---------- TASK INPUT ----------
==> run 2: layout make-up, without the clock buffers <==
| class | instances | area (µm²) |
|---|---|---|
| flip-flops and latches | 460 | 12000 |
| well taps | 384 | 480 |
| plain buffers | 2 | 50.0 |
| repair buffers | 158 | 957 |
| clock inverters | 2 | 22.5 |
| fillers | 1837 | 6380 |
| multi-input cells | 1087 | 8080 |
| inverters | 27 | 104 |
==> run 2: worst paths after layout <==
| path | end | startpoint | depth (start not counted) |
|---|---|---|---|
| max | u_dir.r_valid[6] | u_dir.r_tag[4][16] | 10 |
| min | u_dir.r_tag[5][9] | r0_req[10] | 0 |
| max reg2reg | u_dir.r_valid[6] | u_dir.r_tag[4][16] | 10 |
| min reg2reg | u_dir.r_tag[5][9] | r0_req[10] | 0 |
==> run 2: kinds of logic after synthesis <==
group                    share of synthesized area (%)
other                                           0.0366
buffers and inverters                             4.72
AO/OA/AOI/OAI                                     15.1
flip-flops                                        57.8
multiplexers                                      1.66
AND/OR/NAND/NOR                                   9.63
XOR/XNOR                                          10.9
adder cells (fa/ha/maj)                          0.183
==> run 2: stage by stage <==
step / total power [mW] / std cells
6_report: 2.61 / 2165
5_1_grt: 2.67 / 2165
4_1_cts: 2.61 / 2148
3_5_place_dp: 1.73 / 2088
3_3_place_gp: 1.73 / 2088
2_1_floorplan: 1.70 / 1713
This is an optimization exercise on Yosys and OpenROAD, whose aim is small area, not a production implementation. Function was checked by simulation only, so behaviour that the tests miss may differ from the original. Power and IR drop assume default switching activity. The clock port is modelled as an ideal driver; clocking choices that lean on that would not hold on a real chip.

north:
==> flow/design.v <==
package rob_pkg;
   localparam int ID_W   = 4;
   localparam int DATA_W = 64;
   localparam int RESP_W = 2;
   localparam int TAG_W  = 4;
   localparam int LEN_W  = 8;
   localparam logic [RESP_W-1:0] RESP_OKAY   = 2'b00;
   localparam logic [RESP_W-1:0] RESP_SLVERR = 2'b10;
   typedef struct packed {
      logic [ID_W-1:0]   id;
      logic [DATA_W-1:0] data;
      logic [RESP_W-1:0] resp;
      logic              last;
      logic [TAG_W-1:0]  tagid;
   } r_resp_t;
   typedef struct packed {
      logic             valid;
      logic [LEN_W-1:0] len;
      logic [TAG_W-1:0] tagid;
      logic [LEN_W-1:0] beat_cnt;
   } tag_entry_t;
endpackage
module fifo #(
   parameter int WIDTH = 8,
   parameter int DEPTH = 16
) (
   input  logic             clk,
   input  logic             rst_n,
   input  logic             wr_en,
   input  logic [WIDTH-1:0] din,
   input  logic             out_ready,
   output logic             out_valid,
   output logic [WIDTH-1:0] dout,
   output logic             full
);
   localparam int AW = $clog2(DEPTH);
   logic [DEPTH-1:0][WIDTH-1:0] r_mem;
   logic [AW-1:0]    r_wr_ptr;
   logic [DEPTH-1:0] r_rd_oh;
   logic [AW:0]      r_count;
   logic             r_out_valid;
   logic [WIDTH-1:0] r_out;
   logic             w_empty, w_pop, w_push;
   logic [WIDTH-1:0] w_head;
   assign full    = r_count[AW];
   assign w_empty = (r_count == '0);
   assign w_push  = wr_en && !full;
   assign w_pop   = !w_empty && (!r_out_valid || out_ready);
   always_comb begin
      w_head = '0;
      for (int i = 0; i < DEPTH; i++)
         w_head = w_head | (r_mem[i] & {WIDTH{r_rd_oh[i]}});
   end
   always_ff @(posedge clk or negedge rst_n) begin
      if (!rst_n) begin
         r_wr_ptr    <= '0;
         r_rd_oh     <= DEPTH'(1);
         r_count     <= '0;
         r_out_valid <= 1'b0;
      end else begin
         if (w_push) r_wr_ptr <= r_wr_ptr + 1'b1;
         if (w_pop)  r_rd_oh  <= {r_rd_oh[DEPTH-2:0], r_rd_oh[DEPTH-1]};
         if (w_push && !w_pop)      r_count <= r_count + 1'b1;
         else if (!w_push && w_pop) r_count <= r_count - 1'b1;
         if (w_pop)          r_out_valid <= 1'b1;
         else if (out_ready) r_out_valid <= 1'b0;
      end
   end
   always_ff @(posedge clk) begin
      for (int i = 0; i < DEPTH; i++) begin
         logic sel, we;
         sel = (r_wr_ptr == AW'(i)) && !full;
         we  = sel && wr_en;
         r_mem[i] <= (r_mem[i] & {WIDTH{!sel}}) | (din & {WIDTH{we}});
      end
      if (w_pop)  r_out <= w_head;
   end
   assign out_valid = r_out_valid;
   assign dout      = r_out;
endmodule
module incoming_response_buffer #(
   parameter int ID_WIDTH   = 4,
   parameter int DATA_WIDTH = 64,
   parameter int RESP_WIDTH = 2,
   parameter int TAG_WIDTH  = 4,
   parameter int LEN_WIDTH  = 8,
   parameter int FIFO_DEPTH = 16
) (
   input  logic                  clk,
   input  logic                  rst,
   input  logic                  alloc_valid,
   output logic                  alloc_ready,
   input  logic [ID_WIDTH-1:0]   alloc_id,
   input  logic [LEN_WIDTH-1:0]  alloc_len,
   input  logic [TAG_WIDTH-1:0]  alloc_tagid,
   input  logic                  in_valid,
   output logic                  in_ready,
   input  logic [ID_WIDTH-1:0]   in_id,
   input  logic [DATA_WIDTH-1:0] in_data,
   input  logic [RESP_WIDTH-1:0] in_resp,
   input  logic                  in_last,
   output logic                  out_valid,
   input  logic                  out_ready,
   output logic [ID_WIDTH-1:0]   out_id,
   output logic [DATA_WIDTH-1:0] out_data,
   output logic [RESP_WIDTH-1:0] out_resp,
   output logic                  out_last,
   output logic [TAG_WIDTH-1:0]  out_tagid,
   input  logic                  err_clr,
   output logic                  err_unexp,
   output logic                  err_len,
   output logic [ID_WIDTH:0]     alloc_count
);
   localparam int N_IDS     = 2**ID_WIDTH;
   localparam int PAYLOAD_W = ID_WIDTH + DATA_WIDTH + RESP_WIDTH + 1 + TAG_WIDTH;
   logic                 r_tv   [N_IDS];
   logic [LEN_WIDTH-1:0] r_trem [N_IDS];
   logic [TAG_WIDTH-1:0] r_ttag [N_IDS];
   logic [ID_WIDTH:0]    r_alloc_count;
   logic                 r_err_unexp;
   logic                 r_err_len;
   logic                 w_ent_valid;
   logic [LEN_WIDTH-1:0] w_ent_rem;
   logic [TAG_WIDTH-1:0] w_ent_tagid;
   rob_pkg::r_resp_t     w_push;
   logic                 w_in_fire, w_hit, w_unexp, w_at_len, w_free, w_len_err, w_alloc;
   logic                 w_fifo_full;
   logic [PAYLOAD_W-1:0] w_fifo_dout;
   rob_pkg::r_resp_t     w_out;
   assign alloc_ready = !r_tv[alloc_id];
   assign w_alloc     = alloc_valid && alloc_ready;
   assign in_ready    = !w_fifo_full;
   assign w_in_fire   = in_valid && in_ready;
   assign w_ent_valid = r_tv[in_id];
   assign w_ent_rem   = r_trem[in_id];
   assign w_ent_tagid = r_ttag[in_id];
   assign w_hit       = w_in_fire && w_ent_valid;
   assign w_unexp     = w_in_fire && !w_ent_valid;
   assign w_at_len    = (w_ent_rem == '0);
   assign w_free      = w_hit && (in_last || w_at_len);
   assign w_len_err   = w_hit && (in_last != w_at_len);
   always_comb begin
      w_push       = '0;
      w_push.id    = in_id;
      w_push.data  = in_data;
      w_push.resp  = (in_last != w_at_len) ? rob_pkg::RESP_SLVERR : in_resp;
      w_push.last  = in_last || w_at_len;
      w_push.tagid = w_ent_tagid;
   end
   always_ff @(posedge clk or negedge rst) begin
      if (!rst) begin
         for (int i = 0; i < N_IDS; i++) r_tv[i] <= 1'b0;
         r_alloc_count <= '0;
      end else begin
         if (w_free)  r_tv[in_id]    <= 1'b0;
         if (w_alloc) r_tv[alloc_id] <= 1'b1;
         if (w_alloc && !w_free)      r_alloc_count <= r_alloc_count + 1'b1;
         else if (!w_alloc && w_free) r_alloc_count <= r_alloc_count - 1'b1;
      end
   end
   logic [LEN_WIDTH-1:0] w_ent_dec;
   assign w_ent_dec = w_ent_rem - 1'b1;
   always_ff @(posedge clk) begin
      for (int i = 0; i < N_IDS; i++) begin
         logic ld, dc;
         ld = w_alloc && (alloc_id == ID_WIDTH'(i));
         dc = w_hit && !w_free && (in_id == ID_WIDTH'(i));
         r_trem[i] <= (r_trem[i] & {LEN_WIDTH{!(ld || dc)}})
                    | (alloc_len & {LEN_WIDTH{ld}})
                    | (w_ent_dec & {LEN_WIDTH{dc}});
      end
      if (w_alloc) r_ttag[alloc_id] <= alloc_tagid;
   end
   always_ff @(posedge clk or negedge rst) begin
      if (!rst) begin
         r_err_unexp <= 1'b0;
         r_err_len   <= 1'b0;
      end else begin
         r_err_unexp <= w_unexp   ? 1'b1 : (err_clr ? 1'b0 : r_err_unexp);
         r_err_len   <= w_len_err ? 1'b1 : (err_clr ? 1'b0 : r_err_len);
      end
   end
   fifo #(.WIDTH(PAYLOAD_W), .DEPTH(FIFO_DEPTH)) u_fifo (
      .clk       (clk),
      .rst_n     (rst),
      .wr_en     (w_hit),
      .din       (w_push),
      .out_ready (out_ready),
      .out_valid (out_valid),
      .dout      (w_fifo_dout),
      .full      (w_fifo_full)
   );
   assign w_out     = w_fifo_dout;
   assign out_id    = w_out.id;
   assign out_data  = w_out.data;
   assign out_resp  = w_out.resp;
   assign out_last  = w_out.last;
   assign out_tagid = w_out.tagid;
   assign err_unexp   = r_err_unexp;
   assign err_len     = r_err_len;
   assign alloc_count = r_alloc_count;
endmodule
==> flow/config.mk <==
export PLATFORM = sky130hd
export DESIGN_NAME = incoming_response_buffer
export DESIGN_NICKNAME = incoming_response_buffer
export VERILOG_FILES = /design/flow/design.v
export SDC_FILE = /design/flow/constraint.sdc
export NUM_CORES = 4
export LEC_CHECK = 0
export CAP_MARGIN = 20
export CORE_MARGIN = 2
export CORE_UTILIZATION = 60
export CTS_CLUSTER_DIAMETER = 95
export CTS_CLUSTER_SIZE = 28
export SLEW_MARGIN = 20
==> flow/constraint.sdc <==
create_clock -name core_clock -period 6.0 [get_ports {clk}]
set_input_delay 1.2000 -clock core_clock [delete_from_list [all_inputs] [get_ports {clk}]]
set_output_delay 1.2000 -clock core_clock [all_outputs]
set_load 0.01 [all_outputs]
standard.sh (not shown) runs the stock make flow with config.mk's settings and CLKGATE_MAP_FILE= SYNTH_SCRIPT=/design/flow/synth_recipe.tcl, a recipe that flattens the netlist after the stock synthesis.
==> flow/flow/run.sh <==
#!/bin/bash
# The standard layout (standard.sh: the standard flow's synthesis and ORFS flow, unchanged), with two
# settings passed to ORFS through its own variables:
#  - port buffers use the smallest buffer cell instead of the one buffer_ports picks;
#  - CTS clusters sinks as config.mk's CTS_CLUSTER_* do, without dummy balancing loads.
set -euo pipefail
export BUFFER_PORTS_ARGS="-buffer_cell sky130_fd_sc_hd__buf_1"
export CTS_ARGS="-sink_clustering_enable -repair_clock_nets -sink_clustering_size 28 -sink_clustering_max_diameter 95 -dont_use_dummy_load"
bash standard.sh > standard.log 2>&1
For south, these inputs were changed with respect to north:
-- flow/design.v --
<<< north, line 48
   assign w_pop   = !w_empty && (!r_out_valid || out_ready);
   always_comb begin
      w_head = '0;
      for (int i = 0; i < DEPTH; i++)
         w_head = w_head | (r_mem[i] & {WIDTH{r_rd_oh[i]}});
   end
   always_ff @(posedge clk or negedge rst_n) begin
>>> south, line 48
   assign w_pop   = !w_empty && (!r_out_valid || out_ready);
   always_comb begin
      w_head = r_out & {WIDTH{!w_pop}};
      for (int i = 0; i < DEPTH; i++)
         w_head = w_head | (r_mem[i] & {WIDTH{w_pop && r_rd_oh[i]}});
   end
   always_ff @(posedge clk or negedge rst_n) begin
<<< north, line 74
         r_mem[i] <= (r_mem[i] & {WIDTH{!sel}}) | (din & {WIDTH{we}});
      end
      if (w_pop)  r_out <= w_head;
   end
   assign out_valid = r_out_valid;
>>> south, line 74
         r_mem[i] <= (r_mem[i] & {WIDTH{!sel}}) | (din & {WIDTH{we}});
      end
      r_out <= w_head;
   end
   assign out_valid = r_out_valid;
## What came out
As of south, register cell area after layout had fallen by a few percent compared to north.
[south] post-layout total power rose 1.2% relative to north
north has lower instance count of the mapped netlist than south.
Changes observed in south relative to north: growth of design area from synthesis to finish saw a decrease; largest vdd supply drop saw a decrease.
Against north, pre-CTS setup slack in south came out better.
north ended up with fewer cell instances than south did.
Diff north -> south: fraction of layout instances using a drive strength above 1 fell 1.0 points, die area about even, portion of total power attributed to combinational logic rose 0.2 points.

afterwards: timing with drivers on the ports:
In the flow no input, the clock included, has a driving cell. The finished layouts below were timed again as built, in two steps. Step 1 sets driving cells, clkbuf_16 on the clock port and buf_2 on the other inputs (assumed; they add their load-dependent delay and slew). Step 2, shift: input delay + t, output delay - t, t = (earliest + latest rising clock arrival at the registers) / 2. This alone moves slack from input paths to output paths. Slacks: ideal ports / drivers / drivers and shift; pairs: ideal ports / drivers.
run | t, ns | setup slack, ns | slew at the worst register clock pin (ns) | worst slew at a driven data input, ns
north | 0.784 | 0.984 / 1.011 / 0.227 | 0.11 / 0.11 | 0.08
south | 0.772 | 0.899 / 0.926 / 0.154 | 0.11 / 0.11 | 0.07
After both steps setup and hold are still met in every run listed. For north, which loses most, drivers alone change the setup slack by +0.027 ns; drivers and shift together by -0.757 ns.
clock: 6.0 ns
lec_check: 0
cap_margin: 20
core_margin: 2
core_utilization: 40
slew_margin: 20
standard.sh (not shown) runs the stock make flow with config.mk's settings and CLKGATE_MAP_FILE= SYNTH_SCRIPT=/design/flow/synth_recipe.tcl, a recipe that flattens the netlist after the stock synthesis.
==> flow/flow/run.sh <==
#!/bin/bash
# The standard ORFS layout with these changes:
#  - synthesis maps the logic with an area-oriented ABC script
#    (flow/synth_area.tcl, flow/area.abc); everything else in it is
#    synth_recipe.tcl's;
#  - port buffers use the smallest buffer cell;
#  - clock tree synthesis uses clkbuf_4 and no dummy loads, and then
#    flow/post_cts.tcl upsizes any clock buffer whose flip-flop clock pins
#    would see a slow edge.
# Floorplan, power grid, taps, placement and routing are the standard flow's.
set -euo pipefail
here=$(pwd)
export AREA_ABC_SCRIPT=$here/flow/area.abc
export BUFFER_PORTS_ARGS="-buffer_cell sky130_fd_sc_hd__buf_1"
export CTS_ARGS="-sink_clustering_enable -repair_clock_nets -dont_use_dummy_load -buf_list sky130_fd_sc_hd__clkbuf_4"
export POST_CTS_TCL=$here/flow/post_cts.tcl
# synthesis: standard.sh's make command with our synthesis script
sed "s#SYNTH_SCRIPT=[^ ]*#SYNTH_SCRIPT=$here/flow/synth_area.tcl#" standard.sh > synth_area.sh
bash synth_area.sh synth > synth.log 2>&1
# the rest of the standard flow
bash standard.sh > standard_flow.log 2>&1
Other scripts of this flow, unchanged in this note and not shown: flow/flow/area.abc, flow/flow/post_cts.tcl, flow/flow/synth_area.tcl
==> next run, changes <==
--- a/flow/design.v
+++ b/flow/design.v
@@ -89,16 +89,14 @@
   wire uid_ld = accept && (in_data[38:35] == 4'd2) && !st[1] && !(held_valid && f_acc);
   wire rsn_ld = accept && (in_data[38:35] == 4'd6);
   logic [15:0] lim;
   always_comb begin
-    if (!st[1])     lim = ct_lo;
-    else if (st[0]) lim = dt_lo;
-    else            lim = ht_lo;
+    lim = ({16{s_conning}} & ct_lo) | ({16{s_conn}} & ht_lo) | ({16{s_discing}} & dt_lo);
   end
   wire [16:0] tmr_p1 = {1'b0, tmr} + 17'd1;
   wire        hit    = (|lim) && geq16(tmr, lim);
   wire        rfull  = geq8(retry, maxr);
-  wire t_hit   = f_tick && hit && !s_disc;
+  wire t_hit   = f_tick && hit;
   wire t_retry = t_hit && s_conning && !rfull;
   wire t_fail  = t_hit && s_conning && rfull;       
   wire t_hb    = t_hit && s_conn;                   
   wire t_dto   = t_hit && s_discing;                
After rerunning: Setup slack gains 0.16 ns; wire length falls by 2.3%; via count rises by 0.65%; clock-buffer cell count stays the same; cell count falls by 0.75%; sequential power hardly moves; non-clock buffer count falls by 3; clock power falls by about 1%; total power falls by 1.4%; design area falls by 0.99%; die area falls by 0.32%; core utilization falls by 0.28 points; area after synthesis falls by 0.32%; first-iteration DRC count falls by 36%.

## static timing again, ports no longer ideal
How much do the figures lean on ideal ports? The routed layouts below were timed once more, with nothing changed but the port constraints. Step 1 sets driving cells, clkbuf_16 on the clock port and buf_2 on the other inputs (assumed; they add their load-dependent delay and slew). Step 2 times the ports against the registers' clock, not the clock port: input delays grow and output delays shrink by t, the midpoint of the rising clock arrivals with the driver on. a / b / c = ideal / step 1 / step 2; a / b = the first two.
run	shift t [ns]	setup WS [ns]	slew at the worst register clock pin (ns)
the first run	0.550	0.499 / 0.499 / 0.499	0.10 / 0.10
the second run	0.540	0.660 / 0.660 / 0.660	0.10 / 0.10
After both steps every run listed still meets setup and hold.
----------
◆ **ABOUT THIS EXERCISE**:
Please reproduce exactly the lines in the listing above from the one containing "reg2reg | u_dir.r_valid[6] | u_dir.r_tag[4][16] | 10 |" through the one containing "step / total power [mW] / std cells", both included, and nothing more.

◆ **RESPONSE BELOW**:
| max reg2reg | u_dir.r_valid[6] | u_dir.r_tag[4][16] | 10 |
| min reg2reg | u_dir.r_tag[5][9] | r0_req[10] | 0 |
==> run 2: kinds of logic after synthesis <==
group                    share of synthesized area (%)
other                                           0.0366
buffers and inverters                             4.72
AO/OA/AOI/OAI                                     15.1
flip-flops                                        57.8
multiplexers                                      1.66
AND/OR/NAND/NOR                                   9.63
XOR/XNOR                                          10.9
adder cells (fa/ha/maj)                          0.183
==> run 2: stage by stage <==
step / total power [mW] / std cells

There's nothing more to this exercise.